Market Share Long-term increase Current market share is 6%; management sees significant room for penetration in the fragmented sector.

Risks & Constraints

Risk Context
Working Capital Intensity The business requires high inventory levels and offers 2-30 day credit cycles. Management uses IPO proceeds to fund this but remains reliant on credit hygiene.
Raw Material Volatility Exposure to gold price fluctuations. Mitigated through GMLs and back-to-back hedging, but requires constant monitoring of bullion market liquidity.
Concentration Risk While diversifying, 50% of revenue is tied to corporate clients. Management notes that while relationships are long-standing, there are no fixed off-take agreements.

Q&A Highlights

Inventory Management

  • Question: Why is inventory lower than B2B peers? (Harshal, Rashi Fincorp)
  • Answer: B2B cycles differ from retail; payments range from 2 to 30 days.
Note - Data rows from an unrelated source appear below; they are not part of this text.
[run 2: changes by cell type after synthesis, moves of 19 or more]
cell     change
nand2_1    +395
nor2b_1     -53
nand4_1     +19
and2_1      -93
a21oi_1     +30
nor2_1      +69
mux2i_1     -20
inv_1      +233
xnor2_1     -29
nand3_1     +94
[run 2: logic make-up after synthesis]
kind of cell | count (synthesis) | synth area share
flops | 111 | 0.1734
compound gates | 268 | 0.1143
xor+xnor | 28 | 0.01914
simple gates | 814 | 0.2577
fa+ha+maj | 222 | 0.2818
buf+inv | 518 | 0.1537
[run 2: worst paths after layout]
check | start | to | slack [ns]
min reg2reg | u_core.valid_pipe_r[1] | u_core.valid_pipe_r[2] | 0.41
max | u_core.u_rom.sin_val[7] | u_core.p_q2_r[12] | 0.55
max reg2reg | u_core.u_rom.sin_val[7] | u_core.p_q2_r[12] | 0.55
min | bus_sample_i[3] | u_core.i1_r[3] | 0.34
File: src/rtl/uart_tx_arbiter.sv
// Round-robin arbiter sharing one UART transmitter between N_REQ byte producers,
// with a start/done handshake and a tick-counted idle gap after every frame.
// Optional build macro UART_ARB_FIXED_PRIO_EN: lowest valid index always wins.
module uart_tx_arbiter #(
  parameter int N_REQ     = 4,
  parameter int NB_DATA   = 8,
  parameter int GAP_TICKS = 16,
  parameter int NB_ID     = $clog2(N_REQ)
) (
  input  logic                     clk,
  input  logic                     i_rst_n,
  input  logic                     i_tick,
  input  logic [N_REQ-1:0]         i_req_valid,
  input  logic [N_REQ*NB_DATA-1:0] i_req_data,
  output logic [N_REQ-1:0]         o_req_ready,
  output logic                     o_tx_start,
  output logic [NB_DATA-1:0]       o_tx_data,
  input  logic                     i_tx_done,
  output logic [NB_ID-1:0]         o_grant_id,
  output logic                     o_busy
);

  // A zero gap never enters GAP, but the counter still needs a legal width.
  localparam int NB_GAP = (GAP_TICKS > 0) ? $clog2(GAP_TICKS + 1) : 1;
  localparam logic [NB_GAP-1:0] GAP_LAST = NB_GAP'(GAP_TICKS);

  typedef enum logic [1:0] {
    ST_IDLE      = 2'd0,
    ST_START     = 2'd1,
    ST_WAIT_DONE = 2'd2,
    ST_GAP       = 2'd3
  } state_t;

  state_t               r_state;
  logic                 r_tx_start;
  logic [NB_DATA-1:0]   r_tx_data;
  logic [NB_ID-1:0]     r_grant_id;
  logic                 r_busy;
  logic [NB_GAP-1:0]    r_gap_cnt;
`ifndef UART_ARB_FIXED_PRIO_EN
  logic [NB_ID-1:0]     r_ptr;
`endif

  logic [NB_DATA-1:0]   w_req_data [N_REQ];
  logic                 w_win_found;
  logic [NB_ID-1:0]     w_win_id;
  logic [NB_ID-1:0]     w_idx;
  logic [NB_GAP-1:0]    w_gap_inc;

  genvar gi;
  generate
    for (gi = 0; gi < N_REQ; gi++) begin : g_unpack
      assign w_req_data[gi] = i_req_data[gi*NB_DATA +: NB_DATA];
    end
  endgenerate

`ifdef UART_ARB_FIXED_PRIO_EN
  // Scan from the top so the lowest valid index is the last one written.
  always_comb begin
    w_win_found = 1'b0;
    w_win_id    = '0;
    w_idx       = '0;
    for (int k = N_REQ - 1; k >= 0; k--) begin
      w_idx = NB_ID'(k);
      if (i_req_valid[w_idx]) begin
        w_win_found = 1'b1;
        w_win_id    = w_idx;
      end
    end
  end
`else
  // First valid index strictly after the last winner, wrapping around.
  always_comb begin
    w_win_found = 1'b0;
    w_win_id    = '0;
    w_idx       = '0;
    for (int k = 1; k <= N_REQ; k++) begin
      w_idx = NB_ID'((int'(r_ptr) + k) % N_REQ);
      if (!w_win_found && i_req_valid[w_idx]) begin
        w_win_found = 1'b1;
        w_win_id    = w_idx;
      end
    end
  end
`endif

  generate
    for (gi = 0; gi < N_REQ; gi++) begin : g_ready
      assign o_req_ready[gi] = i_rst_n && (r_state == ST_IDLE) && w_win_found &&
                               (w_win_id == NB_ID'(gi));
    end
  endgenerate

  assign w_gap_inc = r_gap_cnt + 1'b1;

  always_ff @(posedge clk or negedge i_rst_n) begin
    if (!i_rst_n) begin
      r_state    <= ST_IDLE;
      r_tx_start <= 1'b0;
      r_tx_data  <= '0;
      r_grant_id <= '0;
      r_busy     <= 1'b0;
      r_gap_cnt  <= '0;
`ifndef UART_ARB_FIXED_PRIO_EN
      r_ptr      <= NB_ID'(N_REQ - 1);
`endif
    end else begin
      r_tx_start <= 1'b0;
      case (r_state)
        ST_IDLE: begin
          if (w_win_found) begin
            r_tx_data  <= w_req_data[w_win_id];
            r_grant_id <= w_win_id;
`ifndef UART_ARB_FIXED_PRIO_EN
            r_ptr      <= w_win_id;
`endif
            r_tx_start <= 1'b1;
            r_busy     <= 1'b1;
            r_state    <= ST_START;
          end
        end
        ST_START: begin
          r_state <= ST_WAIT_DONE;
        end
        ST_WAIT_DONE: begin
          if (i_tx_done) begin
            if (GAP_TICKS == 0) begin
              r_busy  <= 1'b0;
              r_state <= ST_IDLE;
            end else begin
              r_gap_cnt <= '0;
              r_state   <= ST_GAP;
            end
          end
        end
        ST_GAP: begin
          if (i_tick) begin
            r_gap_cnt <= w_gap_inc;
            if (w_gap_inc == GAP_LAST) begin
              r_busy  <= 1'b0;
              r_state <= ST_IDLE;
            end
          end
        end
        default: begin
          r_busy  <= 1'b0;
          r_state <= ST_IDLE;
        end
      endcase
    end
  end

  assign o_tx_start = r_tx_start;
  assign o_tx_data  = r_tx_data;
  assign o_grant_id = r_grant_id;
  assign o_busy     = r_busy;

endmodule

File: config.mk
export PLATFORM = sky130hd
export DESIGN_NAME = uart_tx_arbiter
export DESIGN_NICKNAME = d
export VERILOG_FILES = /design/src/rtl/uart_tx_arbiter.sv
export SDC_FILE = /design/constraint.sdc
export NUM_CORES = 1
export LEC_CHECK = 0
export CORE_ASPECT_RATIO = 0.8
export CORE_MARGIN = 1.5
export CORE_UTILIZATION = 25
export CTS_CLUSTER_SIZE = 24
export DETAILED_ROUTE_END_ITERATION = 8
export PLACE_DENSITY = 0.52
export SLEW_MARGIN = 20
export SYNTH_ARGS = -nofsm -noshare
export SYNTH_HDL_FRONTEND = slang
export SYNTH_SLANG_ARGS = --single-unit
File: constraint.sdc
create_clock -name clk -period 2.6 [get_ports clk]
set_clock_uncertainty 0.05 [all_clocks]
set_input_delay 0.39 -clock clk [delete_from_list [all_inputs] [get_ports clk]]
set_output_delay 0.39 -clock clk [all_outputs]
set_load 0.05 [all_outputs]
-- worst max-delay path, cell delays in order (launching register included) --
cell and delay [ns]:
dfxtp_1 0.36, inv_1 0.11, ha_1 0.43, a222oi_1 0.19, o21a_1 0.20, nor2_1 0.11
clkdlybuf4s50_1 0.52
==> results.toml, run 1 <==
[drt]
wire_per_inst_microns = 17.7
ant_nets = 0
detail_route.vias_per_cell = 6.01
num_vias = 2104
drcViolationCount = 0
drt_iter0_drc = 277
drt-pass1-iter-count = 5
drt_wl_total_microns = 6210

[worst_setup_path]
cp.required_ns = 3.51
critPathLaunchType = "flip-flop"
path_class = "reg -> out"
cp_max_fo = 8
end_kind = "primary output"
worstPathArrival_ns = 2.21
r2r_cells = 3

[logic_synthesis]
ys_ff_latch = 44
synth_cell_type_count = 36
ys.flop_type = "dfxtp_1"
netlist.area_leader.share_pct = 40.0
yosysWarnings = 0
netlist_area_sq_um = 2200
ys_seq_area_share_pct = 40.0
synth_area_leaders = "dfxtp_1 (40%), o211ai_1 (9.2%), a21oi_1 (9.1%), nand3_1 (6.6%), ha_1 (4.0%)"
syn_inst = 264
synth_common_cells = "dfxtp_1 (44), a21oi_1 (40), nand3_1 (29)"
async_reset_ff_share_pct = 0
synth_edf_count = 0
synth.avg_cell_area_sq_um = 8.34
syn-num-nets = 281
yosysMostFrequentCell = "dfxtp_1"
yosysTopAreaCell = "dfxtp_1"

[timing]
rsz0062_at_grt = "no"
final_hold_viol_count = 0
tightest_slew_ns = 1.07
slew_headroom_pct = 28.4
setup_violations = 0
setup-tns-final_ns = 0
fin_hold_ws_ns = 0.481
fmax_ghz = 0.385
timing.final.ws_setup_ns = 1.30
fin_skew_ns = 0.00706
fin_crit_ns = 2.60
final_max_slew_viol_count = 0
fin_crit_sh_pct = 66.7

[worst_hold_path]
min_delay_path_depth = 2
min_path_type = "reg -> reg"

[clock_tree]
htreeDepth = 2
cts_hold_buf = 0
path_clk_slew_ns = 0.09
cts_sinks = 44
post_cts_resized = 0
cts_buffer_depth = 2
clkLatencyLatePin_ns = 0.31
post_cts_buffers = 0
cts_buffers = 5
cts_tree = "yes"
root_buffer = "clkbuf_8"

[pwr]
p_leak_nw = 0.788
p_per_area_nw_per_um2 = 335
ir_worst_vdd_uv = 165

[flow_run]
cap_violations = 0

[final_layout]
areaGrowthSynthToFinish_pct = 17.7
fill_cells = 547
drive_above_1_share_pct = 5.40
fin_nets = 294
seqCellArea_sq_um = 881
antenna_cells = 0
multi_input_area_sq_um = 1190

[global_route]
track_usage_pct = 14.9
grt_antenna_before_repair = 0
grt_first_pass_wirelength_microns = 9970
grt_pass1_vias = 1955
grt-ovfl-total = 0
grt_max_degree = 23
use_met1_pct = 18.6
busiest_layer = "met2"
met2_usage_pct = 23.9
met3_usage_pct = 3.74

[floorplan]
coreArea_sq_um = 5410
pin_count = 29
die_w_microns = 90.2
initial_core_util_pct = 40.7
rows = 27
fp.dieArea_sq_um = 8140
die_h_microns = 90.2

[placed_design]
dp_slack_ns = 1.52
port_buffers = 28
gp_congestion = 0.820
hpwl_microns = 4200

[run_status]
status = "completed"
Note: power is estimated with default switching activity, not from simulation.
Stock is kept primarily for manufacturing and showroom displays for GST-registered jewelers (Chetan Thadeshwar).

Capacity & Capex

  • Question: Is current capacity sufficient for 30% CAGR? (Ajit Sethi, Eiko Quantum Solutions)
  • Answer: Board has approved a new facility that will roughly double capacity. It will follow corporate parameters required by clients like Tata and be online within 3 months (Chetan Thadeshwar).

Hedging Strategy

  • Question: How do you manage gold price volatility and inventory turnover? (Neha Jaisinghani, SJN Capital)
  • Answer: We use three prongs: back-to-back market buying, Gold Metal Loans (GML), and MCX hedging. This ensures the margin remains intact regardless of gold price movements (Chetan Thadeshwar).

Product Diversification

  • Question: Are you moving into other categories like chains? (Vivek Gupta, Star Investments)
  • Answer: Current Mangalsutra market share is only 6%, so there is massive room to grow. However, we have the machinery to pivot to other jewelry if profitability is higher (Chetan Thadeshwar).

Demographic Trends

  • Question: How do you capture the younger generation? (Prateek Shah, Investing Alpha)
  • Answer: We have transformed the Mangalsutra from tradition to trend. We offer 18K lightweight Italian designs, bracelets, rings, and charms to suit modern tastes (Chetan Thadeshwar).

Key Takeaway

Shringar House of Mangalsutra delivered a strong Q3 FY26, with revenue growing 68.4% YoY to ₹658.9 crores and PAT surging 134.2% to ₹30.1 crores. The quarter was marked by a significant shift toward organized retail, with corporate clients now contributing 50% of total revenue. Strategically, the company is addressing capacity constraints by doubling its production through a new facility slated for Q1 FY27 and expanding its geographic footprint via new offices in Delhi and Pune. Management remains committed to a 30-35% CAGR, supported by a vast 10,000+ SKU portfolio and a robust hedging mechanism that protects margins from gold price volatility. While the business remains working capital intensive, the relocation to a high-capacity, technology-driven facility positions the company to capture a greater share of the fragmented Indian jewelry market.